START WORKING DATA

Source: an optimization exercise on an open RTL-to-GDS flow (aim: small area). Production flows keep margins and buffers that such runs may drop.
The RTL was checked by simulation tests, not by an equivalence proof against the original design.
No activity file was given, so power comes from the tool's default toggle rates.

===== flow/flow/run.sh =====
#!/bin/bash
# The standard layout with two changes:
#  - every port is buffered by a buf_1 instead of the default clkdlybuf4s50_1;
#  - clock tree synthesis builds from clkbuf_4/clkbuf_8 and adds no dummy loads; sinks are clustered 20 to a buffer within 50 um.
# make's output goes to layout.log here; ORFS keeps each step's log under orfs/logs.
set -euo pipefail
bash standard.sh \
  "BUFFER_PORTS_ARGS=-buffer_cell sky130_fd_sc_hd__buf_1" \
  "CTS_ARGS=-sink_clustering_enable -repair_clock_nets -dont_use_dummy_load -sink_clustering_size 20 -sink_clustering_max_diameter 50 -buf_list {sky130_fd_sc_hd__clkbuf_4 sky130_fd_sc_hd__clkbuf_8}" \
  finish > layout.log 2>&1

===== flow/standard.sh =====
#!/bin/bash
# synth_recipe.tcl (not shown) runs the flow's synth.tcl, then flattens the netlist and writes it again
# the make line also repeats each setting of config.mk as NAME=value (left out here)
make -C /OpenROAD-flow-scripts/flow DESIGN_CONFIG=/design/flow/config.mk WORK_HOME=/design/flow/orfs CLKGATE_MAP_FILE= SYNTH_SCRIPT=/design/flow/synth_recipe.tcl "${@:-finish}"

===== flow/config.mk =====
export PLATFORM = sky130hd
export DESIGN_NAME = lpe_vstage
export DESIGN_NICKNAME = lpe_vstage
export VERILOG_FILES = /design/flow/design.v
export SDC_FILE = /design/flow/constraint.sdc
export NUM_CORES = 4
export LEC_CHECK = 0
export CAP_MARGIN = 20
export CORE_MARGIN = 2
export CORE_UTILIZATION = 65
export PLACE_DENSITY = 0.78
export SLEW_MARGIN = 20

===== flow/constraint.sdc =====
create_clock -name core_clock -period 15.0 [get_ports {clk}]
set_input_delay 3.0000 -clock core_clock [delete_from_list [all_inputs] [get_ports {clk}]]
set_output_delay 3.0000 -clock core_clock [all_outputs]
set_load 0.01 [all_outputs]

END WORKING DATA

> EXERCISE PROMPT
All lines from the one containing "finish > layout.log 2>&1" down to the final line above are to be restated word for word; leave out the rest.

> EXERCISE OUTPUT
  finish > layout.log 2>&1

===== flow/standard.sh =====
#!/bin/bash
# synth_recipe.tcl (not shown) runs the flow's synth.tcl, then flattens the netlist and writes it again
# the make line also repeats each setting of config.mk as NAME=value (left out here)
make -C /OpenROAD-flow-scripts/flow DESIGN_CONFIG=/design/flow/config.mk WORK_HOME=/design/flow/orfs CLKGATE_MAP_FILE= SYNTH_SCRIPT=/design/flow/synth_recipe.tcl "${@:-finish}"

===== flow/config.mk =====
export PLATFORM = sky130hd
export DESIGN_NAME = lpe_vstage
export DESIGN_NICKNAME = lpe_vstage
export VERILOG_FILES = /design/flow/design.v
export SDC_FILE = /design/flow/constraint.sdc
export NUM_CORES = 4
export LEC_CHECK = 0
export CAP_MARGIN = 20
export CORE_MARGIN = 2
export CORE_UTILIZATION = 65
export PLACE_DENSITY = 0.78
export SLEW_MARGIN = 20

===== flow/constraint.sdc =====
create_clock -name core_clock -period 15.0 [get_ports {clk}]
set_input_delay 3.0000 -clock core_clock [delete_from_list [all_inputs] [get_ports {clk}]]
set_output_delay 3.0000 -clock core_clock [all_outputs]
set_load 0.01 [all_outputs]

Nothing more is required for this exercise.